Time-to-treatment significantly affects the extent of ST-segment resolution and myocardial blush in patients with acute myocardial infarction treated by primary angioplasty

Giuseppe De Luca*, Arnoud W.J van't Hof, Menko-Jan de Boer, Jan Paul Ottervanger, Jan C.A Hoorntje, A.T.Marcel Gosselink, Jan-Henk E Dambrink, Felix Zijlstra and Harry Suryapranata*

Department of Cardiology, ISALA Klinieken, Hospital De Weezenlanden, Groot Wezenland, 20, Zwolle 8011 JW, The Netherlands

* Corresponding authors. Tel.: +31-38-4244242; fax: +39-38-4243083
E-mail address: g.deluca{at}diagram-zwolle.nl

Received 12 November 2003; revised 18 March 2004; accepted 24 March 2004 See page 1001 for the editorial comment on this article1

Abstract

Aims The prognostic role of time-to-treatment in primary angioplasty is still a matter of debate. The aim of our study was to evaluate the relationship between time-to-treatment and myocardial perfusion in patients with ST-segment-elevation myocardial infarction (STEMI) treated by primary angioplasty.

Methods and results Our study population consisted of 1072 patients with STEMI treated by primary angioplasty from 1997 to 2001. Myocardial perfusion was evaluated by using ST-segment resolution and myocardial blush grade. Time-to-treatment was defined as the time from symptom-onset to the first balloon inflation. Time-to-treatment was significantly associated with the extent of ST-segment resolution, myocardial blush grade, enzymatic infarct size, and 1-year mortality. After adjustment for baseline confounding factors, time-to-treatment was still associated with impaired ST-segment resolution (adjusted OR [95% CI]=1.01 [1.01–1.02], ) and myocardial blush (adjusted OR [95% CI]=1.01 [1.01–1.02], ).
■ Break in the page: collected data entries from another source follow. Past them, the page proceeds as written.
===== config.mk =====
export PLATFORM = sky130hd
export DESIGN_NAME = dodge_game_core
export DESIGN_NICKNAME = d
export VERILOG_FILES = /design/src/rtl/dodge_game_core.sv
export SDC_FILE = /design/constraint.sdc
export NUM_CORES = 1
export LEC_CHECK = 0
export CORE_MARGIN = 4
export CORE_UTILIZATION = 25
export CTS_BUF_LIST = sky130_fd_sc_hd__clkbuf_4 sky130_fd_sc_hd__clkbuf_8
export DETAILED_ROUTE_END_ITERATION = 6
export PLACE_DENSITY = 0.54
export SLEW_MARGIN = 20
export SYNTH_ARGS = -nofsm -noshare
export SYNTH_HDL_FRONTEND = slang
export SYNTH_SLANG_ARGS = --single-unit
export TNS_END_PERCENT = 5

===== constraint.sdc =====
create_clock -name ClkPort -period 2.3 [get_ports ClkPort]
set_clock_uncertainty 0.15 [all_clocks]
set_input_delay 0.46 -clock ClkPort [delete_from_list [all_inputs] [get_ports ClkPort]]
set_output_delay 0.46 -clock ClkPort [all_outputs]
set_load 0.005 [all_outputs]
Conclusions This study shows that in patients with STEMI treated by primary angioplasty prolonged ischaemic time is associated with impaired myocardial perfusion, larger infarct size, and higher 1-year mortality. Therefore, all efforts should be made to shorten ischaemic time as much as possible to achieve better myocardial perfusion and myocardial salvage in primary angioplasty for STEMI.

Key Words: Primary angioplasty • Myocardial infarction • Ischaemic time • Myocardial perfusion

Introduction

Although a clear relationship between mortality and the delay from symptom onset to treatment has been demonstrated in patients with ST-segment-elevation myocardial infarction (STEMI) treated by thrombolysis,1–3 the impact of the time delay on prognosis in patients undergoing primary angioplasty has yet to be clarified.3–8 In the current study, we investigated the impact of time-to-treatment on myocardial perfusion after primary angioplasty for STEMI.

Methods

From April 1997 to October 2001, a total of 1548 patients with STEMI were treated with primary angioplasty. All patients admitted within the first 6 h, or from 6 to 24 h if they had persistent symptoms with evidence of ongoing ischaemia, were included in the current study. Our study was approved by the Institutional Review Board. Analyses were performed by an independent core laboratory (Diagram, Zwolle, the Netherlands) in which the technicians were unaware of all clinical data and outcome. Time-to-treatment was defined as the time from symptom onset to the first balloon inflation.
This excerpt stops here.